La televisión y el teléfono móvil son nuestros medios de recibir noticias del exterior durante el confinamiento. La información viene filtrada por estos aparatos, mostrándonos la cantidad precisa y necesaria que cada medio considera. Ver el mundo desde la ventana de otro, que es profesional para lo bueno y para lo malo. Y por eso, editoriales de derechas o de izquierdas cocinan la realidad de tal forma que no notaremos la falta ni de sal, ni de azúcar en el mejor de los casos. El torrente de fake news es tan exagerado y dice tan poco de la capacidad crítica de la población que incluso duele. La libertad de pensamiento individual suele verse corrompida por una colectividad en pánico, y los propios terrores individuales se vigorizan.
En una sociedad mermada, sin reflexión y con su gestión total puesta en manos de los poderes, es muy fácil el manejo de las masas. Cualquier acto social ha sido interrumpido y relevado por las herramientos de los estados, y el individuo es informado por sus comunicadores. Una disociación de la realidad impuesta por un bien mayor y común: nuestra seguridad. Un pensamiento muy peligroso sin espíritu crítico.
Encontramos la vertiente de la solidaridad como tendencia. La empatía era algo que llevamos necesitando desde hace muchos años pero, la transformación de esta en una moda, llena de actos solidarios de compartir conocimientos, cultura y ocio por las redes sociales o de puerta a puerta, no creo que sea el futuro al que nos encaminamos. No digo que esté mal, pero cuando termine el confinamiento, sencillamente, será reemplazado por la siguiente moda. Es un planteamiento aparentemente pesimista, pero la evolución como sociedad se tiene que basar en pilares más sólidos, no en aplausos en los balcones.
De otro lado, el individualismo más desagradable, que antepone el valor personal sobre el bien colectivo, puede pasarse de rosca ante una sociedad en pánico. Como decía antes, es muy fácil dejarse llevar por el miedo, un impulso natural que nos hace olvidarnos de otra ley natural e implícita en el ser humano: la colectividad. Y el miedo bloquea cualquier cuestión ajena a la supervivencia individual, rechazando la crítica a una autoridad que se nos presenta con cara de salvadores del mundo. Como decir que no a quien nos vende seguridad cuando tenemos miedo, sin ni siquiera plantearnos de qué herramientas dispone. La muertes es una posibilidad a asumir y es aterrador.

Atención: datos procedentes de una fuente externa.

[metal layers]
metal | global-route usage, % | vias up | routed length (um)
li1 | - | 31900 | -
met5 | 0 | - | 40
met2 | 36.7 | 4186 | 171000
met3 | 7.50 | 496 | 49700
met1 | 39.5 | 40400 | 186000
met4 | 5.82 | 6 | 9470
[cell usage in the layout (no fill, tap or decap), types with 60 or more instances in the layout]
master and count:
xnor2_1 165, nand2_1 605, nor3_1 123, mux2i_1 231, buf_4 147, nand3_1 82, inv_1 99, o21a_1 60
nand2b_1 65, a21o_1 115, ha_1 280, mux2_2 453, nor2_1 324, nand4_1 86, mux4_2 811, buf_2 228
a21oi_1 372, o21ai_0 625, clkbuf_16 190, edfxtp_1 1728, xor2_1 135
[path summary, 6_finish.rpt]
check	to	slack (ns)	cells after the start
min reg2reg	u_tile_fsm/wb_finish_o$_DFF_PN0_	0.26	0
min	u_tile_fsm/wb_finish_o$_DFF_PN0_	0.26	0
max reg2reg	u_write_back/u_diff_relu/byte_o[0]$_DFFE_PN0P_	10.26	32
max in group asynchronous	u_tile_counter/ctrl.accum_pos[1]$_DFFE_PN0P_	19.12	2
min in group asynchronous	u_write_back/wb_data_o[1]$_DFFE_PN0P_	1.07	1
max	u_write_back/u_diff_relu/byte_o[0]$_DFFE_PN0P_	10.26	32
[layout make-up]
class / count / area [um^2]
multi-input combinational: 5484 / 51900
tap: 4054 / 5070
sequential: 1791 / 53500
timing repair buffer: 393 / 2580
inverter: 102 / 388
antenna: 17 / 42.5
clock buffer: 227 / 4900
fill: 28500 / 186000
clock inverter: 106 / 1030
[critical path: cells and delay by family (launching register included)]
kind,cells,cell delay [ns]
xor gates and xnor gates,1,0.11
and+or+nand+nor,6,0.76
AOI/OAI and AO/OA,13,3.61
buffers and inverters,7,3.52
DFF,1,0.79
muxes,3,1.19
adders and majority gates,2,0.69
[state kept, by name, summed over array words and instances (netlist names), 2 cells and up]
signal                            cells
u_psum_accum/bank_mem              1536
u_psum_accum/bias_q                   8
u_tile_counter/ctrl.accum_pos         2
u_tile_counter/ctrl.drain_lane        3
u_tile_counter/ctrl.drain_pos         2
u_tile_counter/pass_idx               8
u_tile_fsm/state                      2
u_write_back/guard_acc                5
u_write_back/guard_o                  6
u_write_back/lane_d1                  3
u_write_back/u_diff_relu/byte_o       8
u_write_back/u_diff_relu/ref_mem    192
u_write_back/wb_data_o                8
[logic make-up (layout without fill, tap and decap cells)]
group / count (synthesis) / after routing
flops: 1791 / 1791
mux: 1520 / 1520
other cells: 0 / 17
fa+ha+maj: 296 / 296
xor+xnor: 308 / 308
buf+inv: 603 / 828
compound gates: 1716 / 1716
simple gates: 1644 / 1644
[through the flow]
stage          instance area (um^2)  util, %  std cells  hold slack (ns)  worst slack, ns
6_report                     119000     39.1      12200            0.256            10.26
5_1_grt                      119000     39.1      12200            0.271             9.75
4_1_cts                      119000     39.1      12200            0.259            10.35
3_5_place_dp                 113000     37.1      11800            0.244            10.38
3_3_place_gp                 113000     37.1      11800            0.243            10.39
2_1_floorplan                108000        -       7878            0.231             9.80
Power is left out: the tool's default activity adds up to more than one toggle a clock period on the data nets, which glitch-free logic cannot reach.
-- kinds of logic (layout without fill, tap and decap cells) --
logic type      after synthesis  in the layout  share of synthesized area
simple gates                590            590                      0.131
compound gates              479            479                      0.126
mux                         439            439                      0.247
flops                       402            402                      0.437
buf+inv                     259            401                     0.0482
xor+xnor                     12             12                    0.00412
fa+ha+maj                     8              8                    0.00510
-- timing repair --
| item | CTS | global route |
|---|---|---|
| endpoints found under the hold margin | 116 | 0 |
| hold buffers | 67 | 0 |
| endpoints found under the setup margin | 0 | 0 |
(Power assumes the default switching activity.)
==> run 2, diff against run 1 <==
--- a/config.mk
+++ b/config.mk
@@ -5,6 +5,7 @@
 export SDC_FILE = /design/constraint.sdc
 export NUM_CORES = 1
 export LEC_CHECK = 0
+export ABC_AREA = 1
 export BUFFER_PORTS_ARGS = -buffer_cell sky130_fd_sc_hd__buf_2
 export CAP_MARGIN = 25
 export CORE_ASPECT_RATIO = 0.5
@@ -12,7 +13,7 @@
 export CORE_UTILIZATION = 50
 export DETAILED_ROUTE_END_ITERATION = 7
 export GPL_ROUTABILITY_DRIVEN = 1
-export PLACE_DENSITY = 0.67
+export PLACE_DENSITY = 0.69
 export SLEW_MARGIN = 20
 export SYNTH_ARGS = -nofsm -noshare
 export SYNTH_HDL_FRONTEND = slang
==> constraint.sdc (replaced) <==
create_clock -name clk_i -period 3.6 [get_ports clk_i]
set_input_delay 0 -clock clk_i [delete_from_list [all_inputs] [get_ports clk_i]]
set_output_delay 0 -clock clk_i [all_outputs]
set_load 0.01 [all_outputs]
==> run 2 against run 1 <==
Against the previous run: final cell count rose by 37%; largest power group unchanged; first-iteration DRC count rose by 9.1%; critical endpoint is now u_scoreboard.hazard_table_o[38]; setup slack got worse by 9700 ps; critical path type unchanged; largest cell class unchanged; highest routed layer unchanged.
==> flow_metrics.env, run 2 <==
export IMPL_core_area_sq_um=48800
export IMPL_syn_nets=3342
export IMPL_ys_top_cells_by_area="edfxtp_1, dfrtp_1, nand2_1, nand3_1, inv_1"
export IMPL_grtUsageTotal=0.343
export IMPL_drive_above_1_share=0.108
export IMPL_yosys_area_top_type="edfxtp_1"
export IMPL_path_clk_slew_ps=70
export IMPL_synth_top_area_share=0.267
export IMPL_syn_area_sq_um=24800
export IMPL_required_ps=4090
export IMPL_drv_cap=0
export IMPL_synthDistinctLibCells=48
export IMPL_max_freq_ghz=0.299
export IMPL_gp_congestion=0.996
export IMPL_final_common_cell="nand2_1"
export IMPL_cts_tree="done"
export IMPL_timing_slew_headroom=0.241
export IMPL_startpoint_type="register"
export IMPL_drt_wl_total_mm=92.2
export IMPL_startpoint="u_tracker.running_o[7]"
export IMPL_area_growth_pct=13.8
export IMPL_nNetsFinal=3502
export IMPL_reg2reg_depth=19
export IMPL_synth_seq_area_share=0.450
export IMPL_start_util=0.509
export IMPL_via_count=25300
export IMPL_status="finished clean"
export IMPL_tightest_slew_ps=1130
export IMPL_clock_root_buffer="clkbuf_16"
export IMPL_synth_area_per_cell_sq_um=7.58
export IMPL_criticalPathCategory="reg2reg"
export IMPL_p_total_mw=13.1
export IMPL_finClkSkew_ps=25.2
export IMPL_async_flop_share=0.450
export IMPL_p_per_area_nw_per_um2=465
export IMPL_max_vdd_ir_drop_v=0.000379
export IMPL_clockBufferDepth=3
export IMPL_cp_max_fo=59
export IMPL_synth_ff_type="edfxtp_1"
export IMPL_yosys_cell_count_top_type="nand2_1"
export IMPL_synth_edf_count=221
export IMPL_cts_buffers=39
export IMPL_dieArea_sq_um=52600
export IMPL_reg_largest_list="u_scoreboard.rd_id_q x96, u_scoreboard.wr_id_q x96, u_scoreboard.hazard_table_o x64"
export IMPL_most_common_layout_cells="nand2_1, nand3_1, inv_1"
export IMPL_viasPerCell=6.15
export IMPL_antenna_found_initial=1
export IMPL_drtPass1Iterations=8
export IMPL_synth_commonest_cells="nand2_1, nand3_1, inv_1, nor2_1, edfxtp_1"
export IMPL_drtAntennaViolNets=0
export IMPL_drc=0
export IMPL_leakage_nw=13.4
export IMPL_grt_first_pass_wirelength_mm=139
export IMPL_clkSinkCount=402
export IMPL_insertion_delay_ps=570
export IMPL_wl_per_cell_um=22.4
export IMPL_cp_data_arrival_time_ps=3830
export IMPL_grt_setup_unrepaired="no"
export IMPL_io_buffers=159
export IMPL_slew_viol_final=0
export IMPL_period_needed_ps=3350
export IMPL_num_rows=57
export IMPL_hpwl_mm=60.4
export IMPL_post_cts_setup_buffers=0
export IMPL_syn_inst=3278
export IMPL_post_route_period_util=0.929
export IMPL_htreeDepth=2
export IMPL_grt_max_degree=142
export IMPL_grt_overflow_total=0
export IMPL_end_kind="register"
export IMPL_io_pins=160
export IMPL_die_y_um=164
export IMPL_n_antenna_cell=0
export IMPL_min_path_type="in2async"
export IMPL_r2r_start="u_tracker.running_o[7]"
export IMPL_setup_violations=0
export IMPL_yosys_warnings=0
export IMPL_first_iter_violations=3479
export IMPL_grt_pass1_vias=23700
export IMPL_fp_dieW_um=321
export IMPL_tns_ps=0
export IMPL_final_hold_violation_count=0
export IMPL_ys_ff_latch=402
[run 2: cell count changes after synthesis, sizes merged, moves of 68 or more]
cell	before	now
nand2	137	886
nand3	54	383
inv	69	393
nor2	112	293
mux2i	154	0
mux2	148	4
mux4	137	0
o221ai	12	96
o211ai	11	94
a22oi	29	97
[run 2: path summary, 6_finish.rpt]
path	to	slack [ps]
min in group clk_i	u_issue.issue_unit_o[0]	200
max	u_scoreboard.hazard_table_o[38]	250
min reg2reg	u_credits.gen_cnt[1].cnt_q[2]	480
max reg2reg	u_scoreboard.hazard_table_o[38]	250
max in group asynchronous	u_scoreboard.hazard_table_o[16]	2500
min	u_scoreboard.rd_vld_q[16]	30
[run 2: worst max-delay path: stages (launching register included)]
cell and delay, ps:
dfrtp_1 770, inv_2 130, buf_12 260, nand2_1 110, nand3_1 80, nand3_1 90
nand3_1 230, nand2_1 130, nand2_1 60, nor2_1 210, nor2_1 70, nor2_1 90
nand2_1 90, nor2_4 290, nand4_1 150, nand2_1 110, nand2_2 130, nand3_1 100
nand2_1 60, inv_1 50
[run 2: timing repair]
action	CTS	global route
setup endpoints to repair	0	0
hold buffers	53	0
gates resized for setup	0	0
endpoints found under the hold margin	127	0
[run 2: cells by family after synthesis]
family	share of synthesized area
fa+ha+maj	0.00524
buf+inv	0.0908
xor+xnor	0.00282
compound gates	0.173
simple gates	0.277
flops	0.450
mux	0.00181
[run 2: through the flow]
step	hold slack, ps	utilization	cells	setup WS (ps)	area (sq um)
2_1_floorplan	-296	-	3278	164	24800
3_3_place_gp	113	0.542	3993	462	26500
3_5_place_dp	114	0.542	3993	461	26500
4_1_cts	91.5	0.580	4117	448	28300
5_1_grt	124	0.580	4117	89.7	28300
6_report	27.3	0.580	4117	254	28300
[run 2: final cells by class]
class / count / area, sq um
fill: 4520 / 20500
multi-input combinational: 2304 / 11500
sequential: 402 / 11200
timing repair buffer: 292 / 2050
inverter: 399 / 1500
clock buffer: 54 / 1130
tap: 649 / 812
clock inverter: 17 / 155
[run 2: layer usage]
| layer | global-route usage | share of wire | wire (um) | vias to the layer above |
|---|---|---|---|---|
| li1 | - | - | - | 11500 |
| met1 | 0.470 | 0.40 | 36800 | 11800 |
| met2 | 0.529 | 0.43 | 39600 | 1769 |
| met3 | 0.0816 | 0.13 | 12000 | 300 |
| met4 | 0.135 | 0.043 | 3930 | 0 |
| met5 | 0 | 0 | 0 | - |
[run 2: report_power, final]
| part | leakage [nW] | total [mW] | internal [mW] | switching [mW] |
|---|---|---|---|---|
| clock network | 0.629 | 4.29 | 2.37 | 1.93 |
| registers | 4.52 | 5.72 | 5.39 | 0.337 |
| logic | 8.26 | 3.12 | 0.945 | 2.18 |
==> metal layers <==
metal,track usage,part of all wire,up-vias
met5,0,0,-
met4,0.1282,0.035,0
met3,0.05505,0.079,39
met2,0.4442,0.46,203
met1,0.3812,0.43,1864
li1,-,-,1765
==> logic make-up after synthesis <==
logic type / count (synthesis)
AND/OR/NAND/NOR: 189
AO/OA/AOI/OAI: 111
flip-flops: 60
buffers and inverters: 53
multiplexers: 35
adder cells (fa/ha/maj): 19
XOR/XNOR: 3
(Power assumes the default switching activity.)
==> src/hw/lsu_pkg.sv <==
`default_nettype none

package lsu_pkg;

    // data path and address widths
    localparam int XLEN   = 32;
    localparam int RAM_AW = 8;
    localparam int REG_AW = 5;

    // operation codes carried from execute
    localparam logic [1:0] OP_ALU   = 2'd0;
    localparam logic [1:0] OP_LOAD  = 2'd1;
    localparam logic [1:0] OP_STORE = 2'd2;

    // load funct3 encodings
    localparam logic [2:0] F3_LB  = 3'b000;
    localparam logic [2:0] F3_LH  = 3'b001;
    localparam logic [2:0] F3_LW  = 3'b010;
    localparam logic [2:0] F3_LBU = 3'b100;
    localparam logic [2:0] F3_LHU = 3'b101;

    // one-hot bit positions of the mem_wb FSM
    localparam int S_EMPTY = 0;
    localparam int S_PIPE  = 1;
    localparam int S_FULL  = 2;
    localparam int S_DRAIN = 3;

    // nonzero start value of the latency LFSR in data_ram
    localparam logic [7:0] LFSR_SEED = 8'hb5;

    // a read word seen as bytes or as halfwords
    typedef union packed {
        logic [3:0][7:0]  bytes;
        logic [1:0][15:0] halves;
    } load_word_t;

endpackage

`default_nettype wire

==> src/hw/pipe_if.sv <==
`timescale 1ns/1ps
`default_nettype none

interface pipe_if;
    import lsu_pkg::*;

    logic              valid;
    logic              ready;
    logic [1:0]        op;
    // result or effective address; after mem_wb it holds the load word
    logic [XLEN-1:0]   addr;
    // store data; after mem_wb it holds the effective address
    logic [XLEN-1:0]   wdata;
    logic [REG_AW-1:0] rd;
    logic [2:0]        funct3;

    modport up (
        output valid, op, addr, wdata, rd, funct3,
        input  ready
    );

    modport down (
        input  valid, op, addr, wdata, rd, funct3,
        output ready
    );

endinterface

`default_nettype wire

==> src/hw/wb_stage.sv <==
`timescale 1ns/1ps
`default_nettype none

module wb_stage (
    input  wire                        clk,
    input  wire                        rst_n,
    input  wire                        flush_i,
    pipe_if.down                       up,
    output logic                       ret_valid_o,
    input  wire                        ret_ready_i,
    output logic [lsu_pkg::REG_AW-1:0] ret_rd_o,
    output logic [lsu_pkg::XLEN-1:0]   ret_data_o
);
    import lsu_pkg::*;

    load_word_t      lw;
    logic [7:0]      sel_byte;
    logic [15:0]     sel_half;
    logic [XLEN-1:0] ext_data;

    assign lw = up.addr;

    // pick by the low bits of the effective address
    assign sel_byte = lw.bytes[up.wdata[1:0]];
    assign sel_half = lw.halves[up.wdata[1]];

    always_comb begin
        if (up.op != OP_LOAD) begin
            ext_data = up.addr;
        end else begin
            case (up.funct3)
                F3_LB:   ext_data = {{(XLEN-8){sel_byte[7]}}, sel_byte};
                F3_LBU:  ext_data = {{(XLEN-8){1'b0}}, sel_byte};
                F3_LH:   ext_data = {{(XLEN-16){sel_half[15]}}, sel_half};
                F3_LHU:  ext_data = {{(XLEN-16){1'b0}}, sel_half};
                F3_LW:   ext_data = lw;
                default: ext_data = lw;
            endcase
        end
    end

    assign up.ready = !ret_valid_o || ret_ready_i;

    always_ff @(posedge clk or negedge rst_n) begin
        if (!rst_n) begin
            ret_valid_o <= 1'b0;
        end else if (flush_i) begin
            ret_valid_o <= 1'b0;
        end else if (up.ready) begin
            ret_valid_o <= up.valid;
        end
    end

    always_ff @(posedge clk) begin
        if (up.valid && up.ready) begin
            ret_rd_o   <= up.rd;
            ret_data_o <= ext_data;
        end
    end

endmodule

`default_nettype wire

==> src/flat_wrapper.sv <==
// flat-port wrapper written by rule: the top's interface ports become plain ports
module wb_stage_flat import lsu_pkg::*;
  (clk, rst_n, flush_i, ret_valid_o, ret_ready_i, ret_rd_o, ret_data_o, up_valid, up_op, up_addr, up_wdata, up_rd, up_funct3, up_ready);
  pipe_if up_i ();
  input  wire clk;
  input  wire rst_n;
  input  wire flush_i;
  output logic ret_valid_o;
  input  wire ret_ready_i;
  output logic [lsu_pkg::REG_AW-1:0] ret_rd_o;
  output logic [lsu_pkg::XLEN-1:0] ret_data_o;
  input wire logic [$bits(up_i.valid)-1:0] up_valid;
  input wire logic [$bits(up_i.op)-1:0] up_op;
  input wire logic [$bits(up_i.addr)-1:0] up_addr;
  input wire logic [$bits(up_i.wdata)-1:0] up_wdata;
  input wire logic [$bits(up_i.rd)-1:0] up_rd;
  input wire logic [$bits(up_i.funct3)-1:0] up_funct3;
  output wire logic [$bits(up_i.ready)-1:0] up_ready;
  assign up_i.valid = up_valid;
  assign up_i.op = up_op;
  assign up_i.addr = up_addr;
  assign up_i.wdata = up_wdata;
  assign up_i.rd = up_rd;
  assign up_i.funct3 = up_funct3;
  assign up_ready = up_i.ready;
  wb_stage u_core (.clk(clk), .rst_n(rst_n), .flush_i(flush_i), .up(up_i), .ret_valid_o(ret_valid_o), .ret_ready_i(ret_ready_i), .ret_rd_o(ret_rd_o), .ret_data_o(ret_data_o));
endmodule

Una mezcla perfecta de ambas vertientes es la sociedad aplaudiendo la donación de mascarillas de Amancio Ortega y su fortuna, y por supuesto su confinamiento asociado a dicha fortuna, mientras el colectivo de basureros limpian las calles. Basureros que manejan residuos de sanos y enfermos. Interpretamos como acto solidario una única y repentina donación de un individuo famoso, pero un colectivo que está funcionando "como siempre", no deja de ser algo dentro de la normalidad que olvidamos aplaudir. Esto indica la poca capacidad que tenemos para entender la gravedad de la situación, una situación límite que ha puesto en entredicho la estructura misma del sistema. El estado del bienestar no se construye por la generosidad de los ricos (Norbert Elias).
Globalización, libre comercio, libre turismo, no tener fronteras. Al final este sistema de oportunidades se ha colapsado porque cada oportunidad para el individuo suponía un salto para el virus. Y lo peor vendrá si la solución al problema es un proteccionismo basado en la represión. No es el momento de pensar los unos en los otros porque siempre debería haber sido así. Es una característica que este sistema de oportunidades nos hace olvidar. Somos animales sociales, punto.
Perdemos el tiempo buscando culpables si no podemos ver con perspectiva la situación general. Nadie ha votado al virus, pero si se ha propagado rápidamente gracios a millones de vuelos, de turistas, de ejecutivos, de inmigrantes que salen a buscar algo mejor. No es más importante señalar con el dedo que plantearse el funcionamiento mismo del sistema del exceso que ha fallado.
Y queremos volver a la normalidad olvidando que, hasta antes de coronavirus, no existía la normalidad. Al no ser que la normalidad sea sinónimo de la pérdida de ecosistemas, el calentamiento global, la violencia machista, los ahogados en el Mediterráneo, las guerras que siguen activas o la desigualdad social. Me niego a aceptar que eso es normal, y por ello, me niego a volver a ella. Quiero salir del confinamiento y abrazar a mi pareja, a mis amigos y ver las montañas de cerca, pero por nada del mundo regresar a la imagen de normalidad instaurada por las pantallas de las que hablaba al principio, y por los estados vendedores de seguridad y oportunidades.